Battleground, Norwalk – Level 1
We will have open gym 8-10am on Saturday and class from 10-11. We will have no class on Monday. Check Wodify for any changes in schedule next week.
Split Jerk (Work up to something heavy )
Strict Press (5×5 dubbell with a hold at the top )

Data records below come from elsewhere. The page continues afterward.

--- config.mk ---
export PLATFORM = sky130hd
export DESIGN_NAME = vsf_column
export DESIGN_NICKNAME = d
export VERILOG_FILES = /design/src/sv/assert_macros.svh /design/src/sv/vsf_pkg.sv /design/src/sv/vsf_column.sv
export SDC_FILE = /design/constraint.sdc
export NUM_CORES = 1
export LEC_CHECK = 0
export ABC_AREA = 1
export BUFFER_PORTS_ARGS = -buffer_cell sky130_fd_sc_hd__clkbuf_2
export CAP_MARGIN = 10
export CORE_ASPECT_RATIO = 0.9
export CORE_MARGIN = 3
export CORE_UTILIZATION = 54
export DETAILED_ROUTE_END_ITERATION = 12
export PLACE_DENSITY = 0.74
export SYNTH_ARGS = -nofsm -noshare
export SYNTH_HDL_FRONTEND = slang
export SYNTH_SLANG_ARGS = --single-unit
export TNS_END_PERCENT = 10
--- constraint.sdc ---
create_clock -name clk -period 3.35 [get_ports clk]
set_input_delay 0.67 -clock clk [delete_from_list [all_inputs] [get_ports clk]]
set_output_delay 0.67 -clock clk [all_outputs]
set_load 0.05 [all_outputs]
--- src/sv/assert_macros.svh ---
// Assertion macros shared by the vertical Sobel filter RTL.
`ifndef ASSERT_MACROS_SVH
`define ASSERT_MACROS_SVH

// Property that must hold in the same cycle as its antecedent.
`define VSF_ASSERT_SAME(lbl, ante, cons, msg) \
	lbl: assert property (@(posedge clk) disable iff (!arst_n) (ante) |-> (cons)) else $error(msg);

// Property that must hold in the cycle after its antecedent.
`define VSF_ASSERT_NEXT(lbl, ante, cons, msg) \
	lbl: assert property (@(posedge clk) disable iff (!arst_n) (ante) |=> (cons)) else $error(msg);

`endif

--- src/sv/vsf_pkg.sv ---
// Package with shared widths, register codes, types and the gradient function.
package vsf_pkg;

	// Line store depth and derived column index width.
	localparam int MAX_WIDTH = 4096;
	localparam int COL_W     = $clog2(MAX_WIDTH);

	// Field and register widths.
	localparam int PIX_W  = 8;
	localparam int SM_W   = 10;
	localparam int GRAD_W = 8;
	localparam int FW_W   = 13;
	localparam int ROW_W  = 16;
	localparam int CFG_W  = 16;
	localparam int IDX_W  = 1;

	// Register reset values and the width limit in register format.
	localparam logic [FW_W-1:0]  FW_RESET  = FW_W'(640);
	localparam logic [ROW_W-1:0] FH_RESET  = ROW_W'(480);
	localparam logic [FW_W-1:0]  FW_LIMIT  = FW_W'(MAX_WIDTH);

	// Configuration register indexes.
	localparam logic [IDX_W-1:0] REG_FRAME_WIDTH  = 1'b0;
	localparam logic [IDX_W-1:0] REG_FRAME_HEIGHT = 1'b1;

	// One column whose smoothed value is ready.
	typedef struct packed {
		logic [COL_W-1:0] x;
		logic [SM_W-1:0]  s;
		logic [ROW_W-1:0] row;
		logic             last_row;
		logic             frame_end;
	} col_event_t;

	// One result item.
	typedef struct packed {
		logic [GRAD_W-1:0] gradient;
		logic [COL_W-1:0]  col;
		logic [ROW_W-1:0]  row;
		logic              done;
	} result_t;

	// Difference of two smoothed values over four; negatives give zero.
	// The largest difference over four is 255, so no upper clamp is needed.
	function automatic logic [GRAD_W-1:0] grad_of(input logic [SM_W-1:0] below,
			input logic [SM_W-1:0] above);
		logic [SM_W-1:0] diff;
		diff = below - above;
		if (below <= above) begin
			return '0;
		end
		return diff[SM_W-1:SM_W-GRAD_W];
	endfunction

endpackage

--- src/sv/vsf_column.sv ---
// Pixel front end: horizontal smoothing, position counters and column slots.
module vsf_column (
	input  logic                            clk,
	input  logic                            arst_n,
	input  logic [vsf_pkg::FW_W-1:0]        frame_width,
	input  logic [vsf_pkg::ROW_W-1:0]       frame_height,
	input  logic                            in_valid,
	output logic                            in_stall,
	input  logic [vsf_pkg::PIX_W-1:0]       pixel,
	output logic                            ev_valid,
	output vsf_pkg::col_event_t             ev,
	input  logic                            ev_take
);

	logic [vsf_pkg::PIX_W-1:0] left_q, centre_q;
	logic [vsf_pkg::COL_W-1:0] col_q;
	logic [vsf_pkg::ROW_W-1:0] row_q;
	logic                      va_q, vb_q;
	vsf_pkg::col_event_t       ev_a_q, ev_b_q;

	logic [vsf_pkg::FW_W-1:0]  w_eff, w_m1;
	logic [vsf_pkg::ROW_W-1:0] h_eff, h_m1;
	logic                      last_col, last_row, has_mid, has_end, accept;
	logic [vsf_pkg::SM_W-1:0]  s_mid, s_end;
	vsf_pkg::col_event_t       ev_mid, ev_end;

	// Effective frame size: zero acts as one, width saturates at the store depth.
	always_comb begin
		if (frame_width == '0) begin
			w_eff = vsf_pkg::FW_W'(1);
		end else if (frame_width > vsf_pkg::FW_LIMIT) begin
			w_eff = vsf_pkg::FW_LIMIT;
		end else begin
			w_eff = frame_width;
		end
		if (frame_height == '0) begin
			h_eff = vsf_pkg::ROW_W'(1);
		end else begin
			h_eff = frame_height;
		end
		w_m1 = w_eff - vsf_pkg::FW_W'(1);
		h_m1 = h_eff - vsf_pkg::ROW_W'(1);
	end

	assign last_col = {1'b0, col_q} >= w_m1;
	assign last_row = row_q >= h_m1;
	assign has_mid  = col_q != '0;
	assign has_end  = last_col;

	// A new pixel fits once the slots are empty or the last one leaves now.
	assign in_stall = va_q && !(ev_take && !vb_q);
	assign accept   = in_valid && !in_stall;
	assign ev_valid = va_q;
	assign ev       = ev_a_q;

	// Smoothed values: interior column and the row's last column.
	always_comb begin
		s_mid = vsf_pkg::SM_W'(left_q) + {1'b0, centre_q, 1'b0} + vsf_pkg::SM_W'(pixel);
		if (col_q == '0) begin
			s_end = {pixel, 2'b00};
		end else begin
			s_end = vsf_pkg::SM_W'(centre_q) + {1'b0, pixel, 1'b0} + vsf_pkg::SM_W'(pixel);
		end
		ev_mid.x         = col_q - vsf_pkg::COL_W'(1);
		ev_mid.s         = s_mid;
		ev_mid.row       = row_q;
		ev_mid.last_row  = last_row;
		ev_mid.frame_end = 1'b0;
		ev_end.x         = col_q;
		ev_end.s         = s_end;
		ev_end.row       = row_q;
		ev_end.last_row  = last_row;
		ev_end.frame_end = last_row;
	end

	// Slot occupancy; the interior column goes out before the last column.
	always_ff @(posedge clk or negedge arst_n) begin
		if (!arst_n) begin
			va_q <= 1'b0;
			vb_q <= 1'b0;
		end else if (accept) begin
			va_q <= has_mid || has_end;
			vb_q <= has_mid && has_end;
		end else if (ev_take) begin
			va_q <= vb_q;
			vb_q <= 1'b0;
		end
	end

	// Slot contents.
	always_ff @(posedge clk) begin
		if (accept) begin
			ev_a_q <= has_mid ? ev_mid : ev_end;
			ev_b_q <= ev_end;
		end else if (ev_take) begin
			ev_a_q <= ev_b_q;
		end
	end

	// Pixel history and raster position.
	always_ff @(posedge clk or negedge arst_n) begin
		if (!arst_n) begin
			left_q   <= '0;
			centre_q <= '0;
			col_q    <= '0;
			row_q    <= '0;
		end else if (accept) begin
			left_q   <= has_mid ? centre_q : pixel;
			centre_q <= pixel;
			if (last_col) begin
				col_q <= '0;
				row_q <= last_row ? '0 : row_q + vsf_pkg::ROW_W'(1);
			end else begin
				col_q <= col_q + vsf_pkg::COL_W'(1);
			end
		end
	end

endmodule

==> reports/qor.yml, run 1 <==
max_slew_margin_pct: 28.8
p_leak_nw: 4.51
instances_no_fill: 1239
cts_max_path_buffers: 2
antenna_found_initial: 0
cp_data_required_time_ns: 3.61
routed_wl_um: 17400
globalplace.congestion: 0.873
area_delta_synth_final_pct: 20.3
die_h_um: 120
start_util_pct: 55.4
ir_drop_mv: 0.498
die_w_um: 133
dr_wl_met3_um: 1180
finalSetupViolations: 0
r2r-end: "ev[25]$_DFFE_PP_"
placed_cells: 1207
drtIter0Drc: 485
crit_fanout: 18
start_kind: "input pin"
io-pin-count: 83
cts_tree: "built"
p_int_mw: 4.39
fin_crit_sh_pct: 91.4
grt_pass1_wl_um: 29200
top_layer_used: "met4"
syn_avg_cell_area_um2: 8.70
reg2reg_slack_ns: 0.62
synth_area_leader_cell: "edfxtp_1"
grt_max_degree: 71
worst_pin_slew_ns: 1.07
clock.fmax_mhz: 327
worstSetupPathType: "input pin to flip-flop"
dieArea_um2: 16000
path_clk_slew_ns: 0.06
synth_seq_area_share_pct: 45.0
fillers: 1148
regArea_um2: 3520
drc: 0
finalPower_mw: 7.58
slew_viol_final: 0
finClkSkew_ns: 0.00779
wl_per_cell_um: 14.1
tns_ns: 0
synth_area_leaders: "edfxtp_1, dfrtp_1, nand2_1"
ys_ff_latch: 125
p_switching_mw: 3.19
yosysTopAreaCellShare_pct: 30.3
whs_ns: 0.261
clockRootBuffer: "clkbuf_16"
multi_input_area_um2: 3840
drive_above_1_share_pct: 18.5
dp_slack_ns: -0.186
vias_per_cell: 5.29
cts_sinks: 125
syn_nets: 1007
hpwl_um: 12400
combPwrFrac_pct: 42.6
arrival_ns: 3.32
crit_path_end_kind: "flip-flop"
clock_latency_ns: 0.42
power.density_nw_per_um2: 806
ys_warn_count: 0
htree_levels: 4
synth_area_um2: 7820
syn_inst: 899
hold_viol: 0
wl_met2_um: 8330
core_um2: 14100
switching_share_pct: 42.1
maxCapViolations: 0
r2r-start: "centre_q[0]$_DFFE_PN0P_"
grt-ovfl-total: 0
grt_pass1_vias: 6078
num_vias: 6556
pwr-share-seq_pct: 33.6
grt_usage_pct: 22.7
drtAntennaViolNets: 0
clkPwrFrac_pct: 23.8
numCtsBuffers: 17
rows: 41
finalCriticalPeriod_ns: 3.06
io_buffers: 82
r2r_cells: 12
hp-class: "input pin to async pin"
met1Wirelength_um: 7720
antenna_cells: 0
yosysUniqueCellTypes: 40
fin_ws_ns: 0.290
nets: 1141
drt_first_pass_iters: 5
outcome: "finished clean"
[final cells by class]
cell class / instances / area share, %
sequential: 125 / 37.4
multi-input combinational: 654 / 40.8
tap: 193 / 2.57
inverter: 98 / 3.91
clock buffer: 17 / 4.52
timing repair buffer: 137 / 9.02
clock inverter: 15 / 1.74
[critical path, stage by stage]
cell      delay (ns)
clkbuf_2        0.09
nor2_1          0.05
nand2_1         0.08
nor2_1          0.06
a21oi_2         0.14
ha_1            0.19
nand2_1         0.11
nor3_2          0.24
nand3_1         0.17
o22ai_1         0.18
inv_1           0.06
ha_1            0.26
nand2_1         0.05
inv_1           0.06
nand3_1         0.08
nor3_1          0.20
nand3_1         0.12
nand3_2         0.11
buf_12          0.15
nand2_1         0.08
a21oi_1         0.16
[metrics by stage]
stage / instance area [µm²] / utilization [%]
after floorplan: 7830 / -
after global placement: 8800 / 62.4
after detailed placement: 8800 / 62.4
after CTS: 9390 / 66.6
after global routing: 9410 / 66.7
final: 9410 / 66.7
[cell usage in the layout, fill, tap and decap left out, drive strengths merged, types with 2 or more instances in the layout]
cell type and instances:
a22o 2, nand3b 2, bufinv 2, o21a 4
inv 102, nand2 237, fa 16, buf 55
clkinvlp 5, nor2 95, clkinv 4, dfrtp 46
nand3 56, ha 51, o211ai 6, nor3 10
o21ai 51, a21oi 38, nand4 23, o31ai 2
xnor2 13, edfxtp 79, o22ai 4, xor2 37
clkbuf 99
[synth_stat cells, drive strengths merged]
cell    number
nand2      237
inv         98
nor2        95
edfxtp      79
nand3       56
ha          51
o21ai       51
dfrtp       46
a21oi       38
xor2        37
nand4       23
fa          16
xnor2       13
buf         12
clkbuf      10
nor3        10
o211ai       6
o21a         4
o22ai        4
a22o         2
nand3b       2
o31ai        2
a31o         1
a31oi        1
and2         1
nor4         1
o21bai       1
o41ai        1
or2          1
[per-layer routing]
layer | global-route usage (%) | up-vias
met5 | 0 | -
met4 | 6.95 | 0
met3 | 5.37 | 19
met2 | 35.6 | 211
met1 | 31.5 | 3055
li1 | - | 3271
[flip-flops by register name (all words and copies together), names as in the netlist]
signal    cells
left_q        8
ev_valid      1
row_q        16
centre_q      8
vb_q          1
col_q        12
ev           40
ev_b_q       39
[timing repair]
| item | CTS | global route |
|---|---|---|
| gates resized for setup | 0 | 4 |
| hold buffers | 0 | 0 |
| buffers inserted | 0 | 0 |
| endpoints found under the setup margin | 0 | 31 |
[power by group through the flow]
stage          clock, mW  combinational [mW]  sequential, mW
2_1_floorplan          0                1.83            3.11
3_3_place_gp           0                3.12            2.55
3_5_place_dp           0                3.19            2.57
4_1_cts             1.83                3.23            2.55
5_1_grt             1.89                3.61            2.60
6_report            1.80                3.23            2.55
[worst max-delay path by stage]
stage / to / depth (start not counted) / slack, ns / startpoint
6_report: ev[0]$_DFFE_PP_ / 21 / 0.29 / frame_height[6]
5_1_grt: row_q[0]$_DFFE_PN0P_ / 27 / -0.01 / frame_width[2]
4_1_cts: row_q[0]$_DFFE_PN0P_ / 27 / 0.23 / frame_width[6]
3_5_place_dp: row_q[15]$_DFFE_PN0P_ / 26 / -0.19 / frame_width[0]
3_3_place_gp: col_q[10]$_DFFE_PN0P_ / 27 / -0.16 / frame_width[6]
2_1_floorplan: ev[0]$_DFFE_PP_ / 20 / 0.06 / frame_height[6]
[cell families (layout without fill, tap and decap cells)]
family / Yosys count / in the layout / synth area share, %
fa+ha+maj: 67 / 67 / 12.3
xor+xnor: 50 / 50 / 5.60
compound gates: 111 / 111 / 8.03
buf+inv: 120 / 267 / 6.13
simple gates: 426 / 426 / 22.9
flops: 125 / 125 / 45.0
Power figures use the tool's default switching activity.
==> run 2: changes to the inputs <==
Settings changed: RECOVER_POWER from default to 100.
==> run 2 against run 1 <==
Total power decreased by 0.79%; sequential cell count did not move; non-clock buffer count stayed put; sequential power about the same; via count increased by 0.20%; largest cell class unchanged; combinational power decreased by 2%; routed wire length up 0.56%; the flow now finishes with violations (max-capacitance violations, max-slew violations); hold slack improved by 0.26 ns; register-to-register slack worse by 0.39 ns.
==> reports/qor.yml, run 2 (synthesized netlist as in run 1, its figures left out) <==
outcome: "finished with violations"
violations: "max-capacitance violations, max-slew violations"
antenna_cells: 0
antenna_found_initial: 0
p_leak_nw: 4.36
hold_viol: 0
rows: 41
crit_fanout: 40
power.density_nw_per_um2: 807
vias_per_cell: 5.30
drc: 0
reg2reg_slack_ns: 0.23
fin_ws_ns: 0.232
finClkSkew_ns: 0.00657
path_common_cell: "nand2_1"
wl_per_cell_um: 14.1
core_um2: 14100
finalCriticalPeriod_ns: 3.12
post_cts_buffers: 0
dp_slack_ns: -0.186
drtIter0Drc: 539
instances_no_fill: 1239
path_clk_slew_ns: 0.06
grt_pass1_vias: 6078
drtAntennaViolNets: 0
drt_first_pass_iters: 5
start_kind: "flip-flop"
io_buffers: 82
dieArea_um2: 16000
die_w_um: 133
hp-class: "flip-flop to flip-flop"
path_cells: "clkinv_1, nand2_1, nand2_1, nand2_1, inv_1, clkbuf_1, o21ai_0, inv_1, a21oi_1"
tns_ns: 0
grt_max_degree: 71
globalplace.congestion: 0.873
holdPathStages: 2
finalSetupViolations: 0
htree_levels: 4
final_cell_mix: "nand2_1, inv_1, nor2_1"
hold_path_startpoint: "ev_b_q[10]$_DFFE_PP_"
num_vias: 6569
numCtsBuffers: 17
min_to: "ev[10]$_DFFE_PP_"
clock_latency_ns: 0.42
area_delta_synth_final_pct: 19.2
mostFrequentLayoutCell: "nand2_1"
ir_drop_mv: 0.486
cp_data_required_time_ns: 3.51
io-pin-count: 83
grt_usage_pct: 22.7
slowest_delay_ns: 1.42
largest_reg_flops: 40
start_util_pct: 55.4
grt-ovfl-total: 0
r2r-end: "ev[23]$_DFFE_PP_"
drive_above_1_share_pct: 13.2
slowest_stage: "clkbuf_1"
clock.fmax_mhz: 321
grt_pass1_wl_um: 29200
max_slew_margin_pct: -32.3
arrival_ns: 3.28
worst_pin_slew_ns: 1.98
cts_tree: "built"
cts_max_path_buffers: 2
slew_viol_final: 84
placed_cells: 1207
cts_sinks: 125
r2r_cells: 9
r2r-start: "vb_q$_DFFE_PN0P_"
maxCapViolations: 2
crit_path_end_kind: "flip-flop"
utilization_pct: 66.1
worstSetupPathType: "flip-flop to flip-flop"
fin_crit_sh_pct: 93.1
hpwl_um: 12400
fillers: 1184
clockRootBuffer: "clkbuf_16"
die_h_um: 120
routed_wl_um: 17500
nets: 1141
finalPower_mw: 7.52
-- run 2: changes by cell type in the layout (fill, tap and decap cells not counted), moves of 3 or more --
cell,change
inv_2,-3
clkbuf_2,-43
nor2_1,+3
buf_4,-4
clkbuf_1,+47
-- run 2: stage by stage --
| step | area (µm²) | hold WS (ns) |
|---|---|---|
| 2_1_floorplan | 7830 | 0.374 |
| 3_3_place_gp | 8800 | 0.493 |
| 3_5_place_dp | 8800 | 0.507 |
| 4_1_cts | 9390 | 0.267 |
| 5_1_grt | 9320 | 0.550 |
| 6_report | 9320 | 0.517 |
-- run 2: area by class of cell --
| type | instances | area, µm² | area share, % |
|---|---|---|---|
| multi-input cells | 654 | 3820 | 41.0 |
| flip-flops and latches | 125 | 3520 | 37.8 |
| repair buffers | 137 | 779 | 8.36 |
| clock buffers | 17 | 425 | 4.56 |
| inverters | 98 | 368 | 3.95 |
| well taps | 193 | 241 | 2.59 |
| clock inverters | 15 | 164 | 1.76 |
-- run 2: what timing repair did --
item                       CTS  global route
hold buffers                 0             0
resized for setup            0             4
setup endpoints to repair    0            31
-- run 2: worst max-delay path by stage --
| stage | startpoint | to | slack, ns | depth (start not counted) |
|---|---|---|---|---|
| final | vb_q$_DFFE_PN0P_ | ev[23]$_DFFE_PP_ | 0.23 | 9 |
| after global routing | frame_height[7] | ev[0]$_DFFE_PP_ | -0.02 | 21 |
| after CTS | frame_width[6] | row_q[0]$_DFFE_PN0P_ | 0.23 | 27 |
| after global placement | frame_width[6] | col_q[10]$_DFFE_PN0P_ | -0.16 | 27 |
| after detailed placement | frame_width[0] | row_q[15]$_DFFE_PN0P_ | -0.19 | 26 |
| after floorplan | frame_height[6] | ev[0]$_DFFE_PP_ | 0.06 | 20 |
-- run 2: per-layer routing --
layer	vias to the layer above	global-route usage [%]	wire, µm
met4	0	6.95	207
met5	-	0	0
li1	3275	-	-
met2	204	35.6	8300
met3	18	5.37	1120
met1	3072	31.5	7900
-- run 2: critical path: cells and delay by family (launching register included) --
kind                   cells  cell delay, ns
buffers and inverters      4            1.69
AOI/OAI and AO/OA          2            0.53
DFF                        1            0.36
and+or+nand+nor            3            0.26
-- run 2: power breakdown --
group / switching [mW] / internal, mW
Combinational: 2.16 / 1.00
Sequential: 0.318 / 2.23
Clock: 0.705 / 1.10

Metcon (16 Rounds for reps)
16 Min EMOM
Min 1: 5 Squat Snatches
Min 2: 10-20 Box Jumps
Min 3: 5-10 Squat Cleans
Min 4: 10-20 Push ups
1:00 on 2:00 off Airdyne until you reach 100 calories
Level 1: 3x Max Sets of pullups/ or ring rows: 3 Min Rest Between Sets
Level 2: 3x Max Sets of Butterfly Pull ups -only good sets with a min number count… i.e 10 good ones.
Level 3: Goal is 30-50 Butterfly 3x Max sets of muscle ups. If you get less than 3 each set then: Goal is 10-15 MU. If you can’t do that many in a row continue with 2-3 min rest between sets
Level 1: 3x Max Sets of HSPU to an abmat 3 Min Rest
Level 2: 3x Max Sets to the floor kipping
Level 3: 2x max strict followed by a set of max kipping rest 3min and repeat
Level 1: 3x Max Set of Sit and Stands
Level 2: 3x Max Sets No Alternating
Level 3: 3x Max Sets with Weight – no alternating
Level 1: Practice
Level 2: Get 150 Double Unders in even sets.. 10s, 20s, 25s, with min numbers for each
Level 3: Get 300 DU in min big sets… 30s, 50s, etc.